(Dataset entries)

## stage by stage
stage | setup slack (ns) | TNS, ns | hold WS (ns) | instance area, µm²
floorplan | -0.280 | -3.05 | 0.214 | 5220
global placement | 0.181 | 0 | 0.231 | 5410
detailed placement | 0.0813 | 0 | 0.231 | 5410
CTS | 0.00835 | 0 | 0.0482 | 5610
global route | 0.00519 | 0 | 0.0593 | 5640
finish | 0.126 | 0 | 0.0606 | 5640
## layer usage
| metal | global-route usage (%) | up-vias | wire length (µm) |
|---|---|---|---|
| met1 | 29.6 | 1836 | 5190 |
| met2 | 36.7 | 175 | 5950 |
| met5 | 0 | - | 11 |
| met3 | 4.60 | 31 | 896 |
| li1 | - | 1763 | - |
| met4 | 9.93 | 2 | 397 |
$ cat src/rtl/i2c_rf_pkg.sv
package i2c_rf_pkg;
  localparam logic [7:0] OFS_DATA  = 8'h00;
  localparam logic [7:0] OFS_STAT  = 8'h04;
  localparam logic [7:0] OFS_CTRL  = 8'h08;
  localparam logic [7:0] OFS_DLO   = 8'h0C;
  localparam logic [7:0] OFS_DHI   = 8'h10;
  localparam logic [7:0] OFS_OWN   = 8'h14;
  localparam logic [7:0] OFS_RXLVL = 8'h18;
  localparam logic [7:0] OFS_TXLVL = 8'h1C;
  localparam logic [7:0] OFS_RXCNT = 8'h20;
  localparam logic [7:0] OFS_TXCNT = 8'h24;

  localparam int CB_RESET    = 8;
  localparam int CB_COMBINED = 10;
  localparam logic [10:0] CTRL_KEEP = 11'h4FF;

  localparam int TX_W = 10;
  localparam int RX_W = 8;
  localparam int IRQ_N = 6;
endpackage
<file path="config.mk">
export PLATFORM = sky130hd
export DESIGN_NAME = pm_event_hub
export DESIGN_NICKNAME = d
export VERILOG_FILES = /design/src/rtl/pm_event_pkg.sv /design/src/rtl/gpe_bank.sv /design/src/rtl/pm1_bank.sv /design/src/rtl/apm_ctl.sv /design/src/rtl/pm_event_hub.sv
export SDC_FILE = /design/constraint.sdc
export NUM_CORES = 1
export LEC_CHECK = 0
export BUFFER_PORTS_ARGS = -buffer_cell sky130_fd_sc_hd__clkbuf_2
export CAP_MARGIN = 20
export CORE_AREA = 2 2 83 85
export CTS_CLUSTER_DIAMETER = 150
export DETAILED_ROUTE_END_ITERATION = 10
export DIE_AREA = 0 0 85 87
export PLACE_DENSITY = 0.79
export SLEW_MARGIN = 15
export SYNTH_ARGS = -nofsm -noshare
export SYNTH_HDL_FRONTEND = slang
export SYNTH_SLANG_ARGS = --single-unit
</file>
<file path="constraint.sdc">
create_clock -name clk -period 2 [get_ports clk]
set_clock_uncertainty 0.15 [all_clocks]
set_input_delay 0.4 -clock clk [delete_from_list [all_inputs] [get_ports clk]]
set_output_delay 0.4 -clock clk [all_outputs]
set_load 0.01 [all_outputs]
</file>
===== config.mk =====
export PLATFORM = sky130hd
export DESIGN_NAME = ptwalk_unit
export DESIGN_NICKNAME = d
export VERILOG_FILES = /design/src/rtl/ptw_pkg.sv /design/src/rtl/ptw_split.sv /design/src/rtl/ptw_entry.sv /design/src/rtl/ptw_ctrl.sv /design/src/rtl/ptwalk_unit.sv
export SDC_FILE = /design/constraint.sdc
export NUM_CORES = 1
export LEC_CHECK = 0
export BUFFER_PORTS_ARGS = -buffer_cell sky130_fd_sc_hd__buf_4
export CORE_ASPECT_RATIO = 2
export CORE_MARGIN = 1.5
export CORE_UTILIZATION = 50
export CTS_CLUSTER_DIAMETER = 200
export DETAILED_ROUTE_END_ITERATION = 8
export PLACE_DENSITY = 0.79
export SYNTH_ARGS = -nofsm -noshare
export SYNTH_HDL_FRONTEND = slang
export SYNTH_SLANG_ARGS = --single-unit

===== constraint.sdc =====
create_clock -name clk -period 2.5 [get_ports clk]
set_clock_uncertainty 0.15 [all_clocks]
set_input_delay 0.125 -clock clk [delete_from_list [all_inputs] [get_ports clk]]
set_output_delay 0.125 -clock clk [all_outputs]
set_load 0.02 [all_outputs]
==> config.mk <==
export PLATFORM = sky130hd
export DESIGN_NAME = sdr_ddr_capture
export DESIGN_NICKNAME = d
export VERILOG_FILES = /design/src/rtl/cap_pkg.sv /design/src/rtl/mode_resolve.sv /design/src/rtl/edge_sampler.sv /design/src/rtl/bit_reverse.sv /design/src/rtl/sdr_ddr_capture.sv
export SDC_FILE = /design/constraint.sdc
export NUM_CORES = 1
export LEC_CHECK = 0
export BUFFER_PORTS_ARGS = -buffer_cell sky130_fd_sc_hd__buf_4
export CORE_MARGIN = 3
export CORE_UTILIZATION = 30
export DETAILED_ROUTE_END_ITERATION = 6
export PLACE_DENSITY = 0.61
export SLEW_MARGIN = 20
export SYNTH_ARGS = -nofsm -noshare
export SYNTH_HDL_FRONTEND = slang
export SYNTH_SLANG_ARGS = --single-unit
==> constraint.sdc <==
create_clock -name clk -period 1.14 [get_ports clk]
set_input_delay 0.171 -clock clk [delete_from_list [all_inputs] [get_ports clk]]
set_output_delay 0.171 -clock clk [all_outputs]
set_load 0.01 [all_outputs]
==> src/rtl/cap_pkg.sv <==
package cap_pkg;
    typedef enum logic [1:0] {
        ST_HOLD   = 2'd0,
        ST_SINGLE = 2'd1,
        ST_DOUBLE = 2'd2
    } cap_state_e;
endpackage

==> src/rtl/mode_resolve.sv <==
module mode_resolve #(
    parameter int NCLK = 3
) (
    input  logic            pin_ddr,
    input  logic            use_reg,
    input  logic [NCLK-1:0] reg_ddr,
    output logic [NCLK-1:0] sel_ddr
);
    for (genvar i = 0; i < NCLK; i++) begin : g_sel
        assign sel_ddr[i] = use_reg ? reg_ddr[i] : pin_ddr;
    end
endmodule

==> src/rtl/edge_sampler.sv <==
module edge_sampler #(
    parameter int W = 4
) (
    input  logic         clk,
    input  logic [W-1:0] din,
    output logic [W-1:0] rise_q,
    output logic [W-1:0] fall_q
);
    always_ff @(posedge clk) begin
        rise_q <= din;
    end

    always_ff @(negedge clk) begin
        fall_q <= din;
    end
endmodule

==> src/rtl/bit_reverse.sv <==
module bit_reverse #(
    parameter int W = 4
) (
    input  logic         en,
    input  logic [W-1:0] din,
    output logic [W-1:0] dout
);
    logic [W-1:0] flipped;

    for (genvar i = 0; i < W; i++) begin : g_rev
        assign flipped[i] = din[W-1-i];
    end

    assign dout = en ? flipped : din;
endmodule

- **Exercise brief**
Copy the records above faithfully. Begin at their first line, end at the line containing "li1 | - | 1763 | - |", and include nothing else.

- **Solution below**
## stage by stage
stage | setup slack (ns) | TNS, ns | hold WS (ns) | instance area, µm²
floorplan | -0.280 | -3.05 | 0.214 | 5220
global placement | 0.181 | 0 | 0.231 | 5410
detailed placement | 0.0813 | 0 | 0.231 | 5410
CTS | 0.00835 | 0 | 0.0482 | 5610
global route | 0.00519 | 0 | 0.0593 | 5640
finish | 0.126 | 0 | 0.0606 | 5640
## layer usage
| metal | global-route usage (%) | up-vias | wire length (µm) |
|---|---|---|---|
| met1 | 29.6 | 1836 | 5190 |
| met2 | 36.7 | 175 | 5950 |
| met5 | 0 | - | 11 |
| met3 | 4.60 | 31 | 896 |
| li1 | - | 1763 | - |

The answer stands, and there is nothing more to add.